I was struck, reading this week’s obituary in The Economist, by the shear value of staying in the game, of letting the spirit inhabit our daily life. The obit was for Katherine Goble Johnson, a mathematician for NASA in the 1950s and ’60s, who as an African American—and a woman—and so encountered considerable opposition to her work. In 1953, as a fresh recruit, she faced the difficult task of challenging the accuracy of a senior engineer’s calculations, which she discovered were wrong because he had made an error with a square root. Very carefully, she asked her question. Was it possible, that he could have made a mistake? He did not admit it, but (as the obituary writer described it), “by turning the colour of a cough drop, he ceded the point.”[†]
We are all in a time when raising the question, “Have we as a nation made a mistake?”, is hard to do. The numbness we feel from the volume of the negative response is overpowering. Yet we are still met with Jesus’ challenge that we must be born from above, that is, animated with the Spirit that raises us from the mendacity and divisiveness of our day, to a place where we know ourselves to be motivated by a God who draws us toward nothing less than wholeness, healing, health, truth, and reconciliation.

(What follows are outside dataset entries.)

Background: an optimization exercise with open tools, aiming at a short achievable clock period and few clock cycles. Do not read the settings as production practice. Function was checked by simulation only, so behaviour that the tests miss may differ from the original. Power is estimated from default activity; no workload was simulated.

File: flow/config.mk
export PLATFORM = sky130hd
export DESIGN_NAME = cpu
export DESIGN_NICKNAME = cpu
export VERILOG_FILES = /design/flow/design.v
export SDC_FILE = /design/flow/constraint.sdc
export NUM_CORES = 4
export LEC_CHECK = 0
export CAP_MARGIN = 20
export CORE_MARGIN = 2
export CORE_UTILIZATION = 25
export PLACE_DENSITY = 0.45
export SLEW_MARGIN = 20
File: flow/constraint.sdc
create_clock -name core_clock -period 11.0 [get_ports {clk}]
set_input_delay 2.2000 -clock core_clock [delete_from_list [all_inputs] [get_ports {clk}]]
set_output_delay 2.2000 -clock core_clock [all_outputs]
set_load 0.01 [all_outputs]
File: flow/design.v
module ALU(
    input [3:0] alu_ctrl,
    input [31:0] alu_in_1,
    input [31:0] alu_in_2,
    output reg [31:0] alu_result
);
always @(*) begin
    case(alu_ctrl)
        4'b0000: alu_result = alu_in_1 + alu_in_2;
        4'b0001: alu_result = alu_in_1 - alu_in_2;
        4'b0010: alu_result = alu_in_1 & alu_in_2;
        4'b0011:  alu_result = alu_in_1 | alu_in_2;
        4'b0100: alu_result = alu_in_1 ^ alu_in_2;
        4'b0101: alu_result = alu_in_1 << alu_in_2;
        4'b0110: alu_result = alu_in_1 >> alu_in_2;
        default:  alu_result = 32'b0;
    endcase
end
endmodule
module ALUControlUnit(
    input [1:0] alu_op,
    input [31:0] inst,
    output reg [3:0] alu_ctrl
);
always @(*) begin
    case(alu_op)
        2'b00: alu_ctrl = 4'b0000;
        2'b01: alu_ctrl = 4'b0001;
        default: begin
            case(inst[6:0])
                7'b0110011: begin
                    case(inst[14:12])
                        3'b000: alu_ctrl = (inst[30]) ? 4'b0001 : 4'b0000;
                        3'b001: alu_ctrl = 4'b0101;
                        3'b101: alu_ctrl = 4'b0110;
                        3'b111: alu_ctrl = 4'b0010;
                        3'b110:  alu_ctrl = 4'b0011;
                        3'b100: alu_ctrl = 4'b0100;
                        default:     alu_ctrl = 4'b0;
                    endcase
                end
                7'b0010011: begin
                    case(inst[14:12])
                        3'b000: alu_ctrl = 4'b0000;
                        3'b001: alu_ctrl = 4'b0101;
                        3'b101: alu_ctrl = 4'b0110;
                        3'b111: alu_ctrl = 4'b0010;
                        3'b110:  alu_ctrl = 4'b0011;
                        3'b100: alu_ctrl = 4'b0100;
                        default:     alu_ctrl = 4'b0;
                    endcase
                end
                7'b1100011: begin
                    case(inst[14:12])
                        3'b000: alu_ctrl = 4'b0111;
                        3'b001: alu_ctrl = 4'b1000;
                        3'b100: alu_ctrl = 4'b1001;
                        3'b101: alu_ctrl = 4'b1010;
                        default:     alu_ctrl = 4'b0;
                    endcase
                end
                7'b0000011:   alu_ctrl = 4'b0000;
                7'b0100011:  alu_ctrl = 4'b0000;
                7'b1101111:    alu_ctrl = 4'b0000;
                7'b1100111:   alu_ctrl = 4'b0000;
                7'b1110011:  alu_ctrl = 4'b0111;
                default: alu_ctrl = 4'b0;
            endcase
        end
    endcase
end
endmodule
module BranchPreFetcher(
    input [2:0] btype,
    input [31:0] rs1_dout,
    input [31:0] rs2_dout,
    output reg bcond
);
always @(*) begin
    case(btype)
        3'b000: bcond = (rs1_dout == rs2_dout);
        3'b001: bcond = (rs1_dout != rs2_dout);
        3'b100: bcond = (rs1_dout  < rs2_dout);
        3'b101: bcond = (rs1_dout >= rs2_dout);
        default: bcond = 0;
    endcase
end
endmodule
module BranchPredict(
  input reset,
  input clk,
  input is_correct,
  input is_control_flow,
  input [31:0] current_pc,
  input [31:0] pc_to_update,
  input [31:0] branch_target,
  output prediction,
  output [31:0] predicted_pc
);
  parameter INDEX_LENGTH = 4;
  parameter ENTRY_NUMBER = 2 ** INDEX_LENGTH;
  parameter TAG_LENGTH = 32 - INDEX_LENGTH - 2;
  reg [31:0] branch_target_buffer[ENTRY_NUMBER - 1: 0];
  reg [1:0] pattern_history_table[ENTRY_NUMBER - 1: 0];
  reg [TAG_LENGTH - 1: 0] tag_table[ENTRY_NUMBER - 1: 0]; 
  wire [INDEX_LENGTH - 1: 0] idx_to_update = pc_to_update[INDEX_LENGTH + 1: 2];
  wire [TAG_LENGTH - 1: 0] new_tag = pc_to_update[31: 32 - TAG_LENGTH];
  wire is_exist = (tag_table[idx_to_update] == new_tag);
  reg [1:0] next_pht;
  always @(*) begin
    case(pattern_history_table[idx_to_update])
    2'b11: next_pht = (is_correct ? 2'b11 : 2'b10);
    2'b10: next_pht = (is_correct ? 2'b11 : 2'b01);
    2'b01: next_pht = (is_correct ? 2'b00 : 2'b10);
    default: next_pht = (is_correct ? 2'b00 : 2'b01);
    endcase
  end
  genvar g;
  generate
    for(g = 0; g < ENTRY_NUMBER; g = g + 1) begin : entry
      always @(posedge clk) begin
        if(reset) begin
          branch_target_buffer[g] <= 0;
          pattern_history_table[g] <= 2'b00;
          tag_table[g] <= 0;
        end else if(is_control_flow && idx_to_update == g) begin
          branch_target_buffer[g] <= branch_target;
          if(is_exist)
            pattern_history_table[g] <= next_pht;
          else begin
            tag_table[g] <= new_tag;
            pattern_history_table[g] <= 2'b00;
          end
        end
      end
    end
  endgenerate
  wire [INDEX_LENGTH - 1: 0] index = current_pc[INDEX_LENGTH + 1: 2];
  wire [TAG_LENGTH - 1: 0] tag = current_pc[31: 32 - TAG_LENGTH];
  wire is_match = (tag_table[index] == tag);
  wire is_taken = pattern_history_table[index][1];
  assign prediction = is_match && is_taken;
  assign predicted_pc = 
    prediction ? branch_target_buffer[index] : (current_pc + 4);
endmodule
module ControlUnit(
    input [31:0] inst,
    input bcond,
    output reg_write,
    output alu_src,
    output mem_read,
    output mem_write,
    output mem_to_reg,
    output pc_to_reg,
    output [1:0] alu_op,
    output is_jalr,
    output is_jal,
    output is_branch,
    output is_ecall
);
    wire [6:0] opcode = inst[6:0];
    wire is_arith = (opcode == 7'b0110011);
    wire is_arith_imm = (opcode == 7'b0010011);
    wire is_load = (opcode == 7'b0000011);
    wire is_store = (opcode == 7'b0100011);
    assign reg_write = !is_store && !is_branch;
    assign alu_src = !is_arith && !is_branch;
    assign mem_read = is_load;
    assign mem_write = is_store;
    assign mem_to_reg = is_load;
    assign pc_to_reg = is_jal || is_jalr;
    assign alu_op[0] = 1'b0;
    assign alu_op[1] = !is_load && !is_store && !is_jalr;
    assign is_jalr = (opcode == 7'b1100111);
    assign is_jal = (opcode == 7'b1101111);
    assign is_branch = (opcode == 7'b1100011);
    assign is_ecall = (opcode == 7'b1110011);
endmodule
module ForwardingUnit(
  input [4:0] ID_rs1,
  input [4:0] ID_rs2,
  input [4:0] EX_rd,
  input [4:0] MEM_rd,
  input [4:0] WB_rd,
  input EX_reg_write,
  input MEM_reg_write,
  input WB_reg_write,
  output reg [1:0] forward_1,
  output reg [1:0] forward_2
);
  always @(*) begin
    if((ID_rs1 != 0) && (ID_rs1 == EX_rd) && EX_reg_write)
      forward_1 = 2'b11;
    else if((ID_rs1 != 0) && (ID_rs1 == MEM_rd) && MEM_reg_write)
      forward_1 = 2'b10;
    else if((ID_rs1 != 0) && (ID_rs1 == WB_rd) && WB_reg_write)
      forward_1 = 2'b01;
    else
      forward_1 = 2'b00;
    if((ID_rs2 != 0) && (ID_rs2 == EX_rd) && EX_reg_write)
      forward_2 = 2'b11;
    else if((ID_rs2 != 0) && (ID_rs2 == MEM_rd) && MEM_reg_write)
      forward_2 = 2'b10;
    else if((ID_rs2 != 0) && (ID_rs2 == WB_rd) && WB_reg_write)
      forward_2 = 2'b01;
    else
      forward_2 = 2'b00;
  end
endmodule
module HazardDetection (
  input bcond,
  input prediction,
  input [6:0] ID_opcode,
  input [4:0] ID_rs1,
  input [4:0] ID_rs2,
  input [4:0] EX_rd,
  input [4:0] MEM_rd,
  input MEM_mem_read,
  input EX_mem_read,
  output is_data_hazard,
  output is_control_hazard
);
  wire is_arith = (ID_opcode == 7'b0110011);
  wire is_store = (ID_opcode == 7'b0100011);
  wire is_branch = (ID_opcode == 7'b1100011);
  wire is_lui = (ID_opcode == 7'b0110111);
  wire is_auipc = (ID_opcode == 7'b0010111);
  wire is_jal = (ID_opcode == 7'b1101111);
  wire is_jalr = (ID_opcode == 7'b1100111);
  wire is_rs1_zero = (ID_rs1 == 5'b0);
  wire is_rs2_zero = (ID_rs2 == 5'b0);
  wire use_rs1 = (!is_lui || !is_auipc || !is_jal) && !is_rs1_zero;
  wire use_rs2 = (is_arith || is_store || is_branch) && !is_rs2_zero;
  wire is_data_hazard_from_EX = 
    ((ID_rs1 == EX_rd) && use_rs1 || (ID_rs2 == EX_rd) && use_rs2) 
      && EX_mem_read;
  wire is_data_hazard_from_MEM = 
    ((ID_rs1 == MEM_rd) && use_rs1 || (ID_rs2 == MEM_rd) && use_rs2)
      && MEM_mem_read;
  assign is_data_hazard = is_data_hazard_from_EX || is_data_hazard_from_MEM;
  assign is_control_hazard = 
    (prediction ^ (is_jalr || is_jal || (is_branch && bcond)));
endmodule
module ImmediateGenerator(
  input [31:0] inst,
  output reg [31:0] immediate
);
  wire [6:0] opcode = inst[6:0];
  always @(*) begin
    case(opcode)
    7'b0010011: immediate = {{20{inst[31]}}, inst[31:20]};
    7'b0000011          : immediate = {{20{inst[31]}}, inst[31:20]};
    7'b0100011: begin
      immediate = {{20{inst[31]}}, inst[31:25], inst[11:7]};
    end
    7'b1100011: begin
      immediate = {
        {19{inst[31]}},
        inst[31],
        inst[7],
        inst[30:25],
        inst[11:8],
        1'b0
      };
    end
    7'b1101111: begin
      immediate = {
        {11{inst[31]}},
        inst[31],
        inst[19:12],
        inst[20],
        inst[30:21],
        1'b0
      };
    end
    7'b1100111  : immediate = {{20{inst[31]}}, inst[31:20]};
    7'b0110111   : immediate = {inst[31:12], 12'b0};
    7'b0010111 : immediate = {inst[31:12], 12'b0};
    default: immediate = {32{1'b0}};
    endcase
  end
endmodule
module PC(
	input reset,
	input clk,
	input pc_write,
	input [31:0] next_pc,
	output reg [31:0] current_pc
);
	always @(posedge clk) begin
		if(reset) 
			current_pc <= 0;
		else if(pc_write)
			current_pc <= next_pc;
	end
endmodule
module RegisterFile(
  input	reset,
  input clk,
  input reg_write,
  input [4:0] rs1,
  input [4:0] rs2,
  input [4:0] rd, 
  input [31:0] din,
  output [31:0] rs1_dout,
  output [31:0] rs2_dout
);
  integer i;
  reg [31:0] rf[0:31];
  assign rs1_dout = rf[rs1];
  assign rs2_dout = rf[rs2];
  always @(posedge clk) begin
    if (reset) begin
      rf[0] <= 32'b0;
      rf[1] <= 32'b0;
      rf[2] <= 32'h2ffc;  
      for (i = 3; i < 32; i = i + 1)
        rf[i] <= 32'b0;
    end
    else if (reg_write & (rd != 0))
      rf[rd] <= din;
  end
endmodule
module cpu(
    input reset,
    input clk,
    output [31:0] imem_addr,
    input [31:0] imem_rdata,
    output [31:0] dmem_addr,
    output [31:0] dmem_wdata,
    output dmem_we,
    input [31:0] dmem_rdata,
    output reg is_halted
);
  wire IF_pc_write;
  wire IF_prediction;
  wire IF_is_stall;
  wire IF_is_flush;
  wire [31:0] IF_next_pc;
  wire [31:0] IF_current_pc;
  wire [31:0] IF_predicted_pc;
  wire [31:0] IF_inst;
  reg IF_ID_prediction;
  reg IF_ID_is_flush;
  reg [31:0] IF_ID_current_pc;
  reg [31:0] IF_ID_predicted_pc;
  reg [31:0] IF_ID_inst;
  PC pc(
    .reset(reset),
    .clk(clk),
    .pc_write(IF_pc_write),
    .next_pc(IF_next_pc),
    .current_pc(IF_current_pc)
  );
  assign imem_addr = IF_current_pc;
  assign IF_inst = imem_rdata;
  BranchPredict branch_predict(
    .reset(reset),
    .clk(clk),
    .is_correct(ID_EX_is_correct),
    .is_control_flow(ID_EX_is_jal || ID_EX_is_branch),
    .current_pc(IF_current_pc),
    .pc_to_update(ID_EX_current_pc),
    .branch_target(ID_EX_branch_target),
    .prediction(IF_prediction),
    .predicted_pc(IF_predicted_pc)
  );
  assign IF_next_pc =
    (ID_is_correct || IF_ID_is_flush) ? IF_predicted_pc : ID_next_pc;
  assign IF_pc_write = !IF_is_stall;
  assign IF_is_stall = ID_is_stall;
  assign IF_is_flush = ID_is_control_hazard && !IF_ID_is_flush;
  always @(posedge clk) begin
    if(reset || !IF_is_stall) begin
      IF_ID_is_flush <= reset ? 0 : IF_is_flush;
      IF_ID_prediction <= reset ? 0 : IF_prediction;
      IF_ID_current_pc <= reset ? 0 : IF_current_pc;
      IF_ID_predicted_pc <= reset ? 0 : IF_predicted_pc;
      IF_ID_inst <= reset ? 0 : IF_inst;
    end
  end
  wire ID_bcond;
  wire ID_is_stall;
  wire ID_is_taken;
  wire ID_reg_write;
  wire ID_alu_src;
  wire ID_mem_read;
  wire ID_mem_write;
  wire ID_mem_to_reg;
  wire ID_pc_to_reg;
  wire [1:0] ID_alu_op;
  wire ID_is_jal;
  wire ID_is_jalr;
  wire ID_is_branch;
  wire ID_is_ecall;
  wire ID_is_data_hazard;
  wire ID_is_control_hazard;
  wire ID_is_correct;
  wire [1:0] ID_forward_1;
  wire [1:0] ID_forward_2;
  wire [4:0] ID_rs1;
  wire [31:0] ID_imm;
  wire [31:0] ID_rs1_dout_rf;
  wire [31:0] ID_rs2_dout_rf;
  wire [31:0] ID_branch_target;
  reg [31:0] ID_next_pc;
  reg [31:0] ID_rs1_dout;
  reg [31:0] ID_rs2_dout;
  reg ID_EX_alu_src;
  reg [1:0] ID_EX_alu_op;
  reg ID_EX_mem_read;
  reg ID_EX_mem_write;
  reg ID_EX_is_jalr;
  reg ID_EX_jalr_wait;
  reg ID_EX_is_jal;
  reg ID_EX_is_branch;
  reg ID_EX_is_correct;
  reg ID_EX_is_halted;
  reg ID_EX_reg_write;
  reg ID_EX_mem_to_reg;
  reg ID_EX_pc_to_reg;
  reg [31:0] ID_EX_inst;
  reg [31:0] ID_EX_current_pc;
  reg [31:0] ID_EX_branch_target;
  reg [31:0] ID_EX_rs1_dout;
  reg [31:0] ID_EX_rs2_dout;
  reg [31:0] ID_EX_imm;
  HazardDetection hazard_detection(
    .bcond(ID_bcond),
    .prediction(IF_ID_prediction),
    .ID_opcode(IF_ID_inst[6:0]),
    .ID_rs1(ID_rs1),
    .ID_rs2(IF_ID_inst[24:20]),
    .EX_rd(ID_EX_inst[11:7]),
    .MEM_rd(EX_MEM_inst[11:7]),
    .MEM_mem_read(EX_MEM_mem_read),
    .EX_mem_read(ID_EX_mem_read),
    .is_data_hazard(ID_is_data_hazard),
    .is_control_hazard(ID_is_control_hazard)
  );
  ControlUnit control_unit(
    .inst(IF_ID_inst),
    .bcond(ID_bcond),
    .reg_write(ID_reg_write),
    .alu_src(ID_alu_src),
    .mem_read(ID_mem_read),
    .mem_write(ID_mem_write),
    .mem_to_reg(ID_mem_to_reg),
    .pc_to_reg(ID_pc_to_reg),
    .alu_op(ID_alu_op),
    .is_jalr(ID_is_jalr),
    .is_jal(ID_is_jal),
    .is_branch(ID_is_branch),
    .is_ecall(ID_is_ecall)
  );
  RegisterFile register_file(
    .reset(reset),
    .clk(clk),
    .reg_write(MEM_WB_reg_write),
    .rs1(ID_rs1),
    .rs2(IF_ID_inst[24:20]),
    .rd(MEM_WB_inst[11:7]),
    .din(WB_din),
    .rs1_dout(ID_rs1_dout_rf),
    .rs2_dout(ID_rs2_dout_rf)
  );
  ImmediateGenerator immediate_generator(
    .inst(IF_ID_inst),
    .immediate(ID_imm)
  );
  ForwardingUnit forwarding_unit(
    .ID_rs1(ID_rs1),
    .ID_rs2(IF_ID_inst[24:20]),
    .EX_rd(ID_EX_inst[11:7]),
    .MEM_rd(EX_MEM_inst[11:7]),
    .WB_rd(MEM_WB_inst[11:7]),
    .EX_reg_write(ID_EX_reg_write),
    .MEM_reg_write(EX_MEM_reg_write),
    .WB_reg_write(MEM_WB_reg_write),
    .forward_1(ID_forward_1),
    .forward_2(ID_forward_2)
  );
  BranchPreFetcher branch_prefetcher(
    .btype(IF_ID_inst[14:12]),
    .rs1_dout(ID_rs1_dout),
    .rs2_dout(ID_rs2_dout),
    .bcond(ID_bcond)
  );
  assign ID_is_stall = ID_is_data_hazard ||
    (ID_is_jalr && !ID_EX_jalr_wait && !IF_ID_is_flush);
  assign ID_is_taken = ID_is_jal || ID_is_jalr || ID_is_branch && ID_bcond; 
  assign ID_rs1 = ID_is_ecall ? 17 : IF_ID_inst[19:15];
  assign ID_branch_target = IF_ID_current_pc + ID_imm; 
  assign ID_is_correct = !(IF_ID_prediction ^ ID_is_taken);
  always @(*) begin
    if(ID_EX_jalr_wait)
      ID_next_pc = EX_alu_result;
    else if(ID_is_jal || ID_is_branch && ID_bcond)
      ID_next_pc = ID_branch_target;
    else
      ID_next_pc = IF_ID_current_pc + 4;
  end
  always @(*) begin
    case(ID_forward_1)
    2'b00: ID_rs1_dout = ID_rs1_dout_rf;
    2'b01: ID_rs1_dout = WB_din;
    2'b10: ID_rs1_dout =
      EX_MEM_pc_to_reg ? EX_MEM_current_pc + 4 : EX_MEM_alu_result;
    2'b11: ID_rs1_dout = 
      ID_EX_pc_to_reg ? ID_EX_current_pc + 4 : EX_alu_result;
    default: ID_rs1_dout = 0;
    endcase
    case(ID_forward_2)
    2'b00: ID_rs2_dout = ID_rs2_dout_rf;
    2'b01: ID_rs2_dout = WB_din;
    2'b10: ID_rs2_dout = 
      EX_MEM_pc_to_reg ? EX_MEM_current_pc + 4 : EX_MEM_alu_result;
    2'b11: ID_rs2_dout = 
      ID_EX_pc_to_reg ? ID_EX_current_pc + 4 : EX_alu_result;
    default: ID_rs2_dout = 0;
    endcase
  end
  always @(posedge clk) begin
    ID_EX_alu_src <= reset ? 0 : ID_alu_src;
    ID_EX_alu_op <= reset ? 0 : ID_alu_op;
    ID_EX_mem_read <=
      (reset || IF_ID_is_flush || ID_is_stall) ? 0 : ID_mem_read;
    ID_EX_mem_write <= 
      (reset || IF_ID_is_flush || ID_is_stall) ? 0 : ID_mem_write;
    ID_EX_is_jalr <= reset ? 0 : ID_is_jalr;
    ID_EX_jalr_wait <= reset ? 0 :
      ID_is_jalr && !IF_ID_is_flush && !ID_is_data_hazard && !ID_EX_jalr_wait;
    ID_EX_is_jal <= reset ? 0 : ID_is_jal;
    ID_EX_is_branch <= reset ? 0 : ID_is_branch;
    ID_EX_is_correct <= reset ? 0 : ID_is_correct;
    ID_EX_is_halted <= (reset || IF_ID_is_flush || ID_is_stall) ? 0 :
      ID_is_ecall && (ID_rs1_dout == 10);
    ID_EX_reg_write <= 
      (reset || IF_ID_is_flush || ID_is_stall) ? 0 : ID_reg_write;
    ID_EX_mem_to_reg <= reset ? 0 : ID_mem_to_reg;
    ID_EX_pc_to_reg <= reset ? 0 : ID_pc_to_reg;
    ID_EX_inst <= reset ? 0 : IF_ID_inst;
    ID_EX_current_pc <= reset ? 0 : IF_ID_current_pc;
    ID_EX_branch_target <= reset ? 0 : ID_branch_target;
    ID_EX_rs1_dout <= reset ? 0 : ID_rs1_dout;
    ID_EX_rs2_dout <= reset ? 0 : ID_rs2_dout;
    ID_EX_imm <= reset ? 0 : ID_imm;
  end
  wire [3:0] EX_alu_ctrl;
  wire [31:0] EX_alu_in_2;
  wire [31:0] EX_alu_result;
  reg EX_MEM_is_jal;
  reg EX_MEM_is_jalr;
  reg EX_MEM_mem_read;
  reg EX_MEM_mem_write;
  reg EX_MEM_reg_write;
  reg EX_MEM_mem_to_reg;
  reg EX_MEM_pc_to_reg;
  reg EX_MEM_is_halted;
  reg [31:0] EX_MEM_inst;
  reg [31:0] EX_MEM_rs2_dout;
  reg [31:0] EX_MEM_current_pc;
  reg [31:0] EX_MEM_alu_result;
  ALU alu(
    .alu_ctrl(EX_alu_ctrl),
    .alu_in_1(ID_EX_rs1_dout),
    .alu_in_2(EX_alu_in_2),
    .alu_result(EX_alu_result)
  );
  ALUControlUnit alu_control_unit(
    .alu_op(ID_EX_alu_op),
    .inst(ID_EX_inst),
    .alu_ctrl(EX_alu_ctrl)
  );
  assign EX_alu_in_2 = ID_EX_alu_src ? ID_EX_imm : ID_EX_rs2_dout; 
  always @(posedge clk) begin
    EX_MEM_is_jal <= reset ? 0 : ID_EX_is_jal;
    EX_MEM_is_jalr <= reset ? 0 : ID_EX_is_jalr;
    EX_MEM_mem_read <= reset ? 0 : ID_EX_mem_read;
    EX_MEM_mem_write <= reset ? 0 : ID_EX_mem_write;
    EX_MEM_reg_write <= reset ? 0 : ID_EX_reg_write;
    EX_MEM_mem_to_reg <= reset ? 0 : ID_EX_mem_to_reg;
    EX_MEM_pc_to_reg <= reset ? 0 : ID_EX_pc_to_reg;
    EX_MEM_is_halted <= reset ? 0 : ID_EX_is_halted;
    EX_MEM_inst <= reset ? 0 : ID_EX_inst;
    EX_MEM_rs2_dout <= reset ? 0 : ID_EX_rs2_dout;
    EX_MEM_current_pc <= reset ? 0 : ID_EX_current_pc;
    EX_MEM_alu_result <= reset ? 0 : EX_alu_result;
  end
  wire [31:0] MEM_dout;
  reg MEM_WB_is_jal;
  reg MEM_WB_is_jalr;
  reg MEM_WB_reg_write;
  reg MEM_WB_mem_to_reg;
  reg MEM_WB_pc_to_reg;
  reg MEM_WB_is_halted;
  reg [31:0] MEM_WB_inst;
  reg [31:0] MEM_WB_dout;
  reg [31:0] MEM_WB_alu_result;
  reg [31:0] MEM_WB_current_pc;
  assign dmem_addr = EX_MEM_alu_result;
  assign dmem_wdata = EX_MEM_rs2_dout;
  assign dmem_we = EX_MEM_mem_write;
  assign MEM_dout = EX_MEM_mem_read ? dmem_rdata : 32'b0;
  always @(posedge clk) begin
    MEM_WB_is_jal <= reset ? 0 : EX_MEM_is_jal;
    MEM_WB_is_jalr <= reset ? 0 : EX_MEM_is_jalr;
    MEM_WB_reg_write <= reset ? 0 : EX_MEM_reg_write;
    MEM_WB_mem_to_reg <= reset ? 0 : EX_MEM_mem_to_reg;
    MEM_WB_pc_to_reg <= reset ? 0 : EX_MEM_pc_to_reg;
    MEM_WB_is_halted <= reset ? 0 : EX_MEM_is_halted;
    MEM_WB_inst <= reset ? 0 : EX_MEM_inst;
    MEM_WB_dout <= reset ? 0 : MEM_dout;
    MEM_WB_alu_result <= reset ? 0 : EX_MEM_alu_result;
    MEM_WB_current_pc <= reset ? 0 : EX_MEM_current_pc;
  end
  reg [31:0] WB_din;
  always @(*) begin
    if(MEM_WB_pc_to_reg)
      WB_din = MEM_WB_current_pc + 4;
    else if(MEM_WB_mem_to_reg)
      WB_din = MEM_WB_dout;
    else
      WB_din = MEM_WB_alu_result;
  end
  always @(posedge clk) begin
    is_halted <= reset ? 0 : MEM_WB_is_halted;
  end
endmodule
File: flow/run.sh
#!/bin/bash
# synth_recipe.tcl (not shown) runs the flow's synth.tcl, then flattens the netlist and writes it again
# the make line also repeats each setting of config.mk as NAME=value (left out here)
make -C /OpenROAD-flow-scripts/flow DESIGN_CONFIG=/design/flow/config.mk WORK_HOME=/design/flow/orfs CLKGATE_MAP_FILE= SYNTH_SCRIPT=/design/flow/synth_recipe.tcl finish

John’s gospel does not tell us what happened to Nicodemus after his encounter with Jesus. He simply vanishes from the narrative—but later we do get a hint of what became of him when he defends Jesus before the Sanhedrin, and then again at the end of the gospel, when he assists Joseph of Arimathea with the burial of Jesus’ body. So evidently he was someone who took to heart Jesus’ teaching that he be born “from above,” and himself became a follower of Jesus through welcoming the habitation of his Spirit. For as Jesus says, that is what it means, to see the kingdom of God. Amen.
[*] Rowan Williams, “Health and Healing,” in Holy Living: The Christian Tradition for Today (2017).
[†] “The Girl Who Asked Questions,” The Economist (February 29th – March 6th, 2020), 74.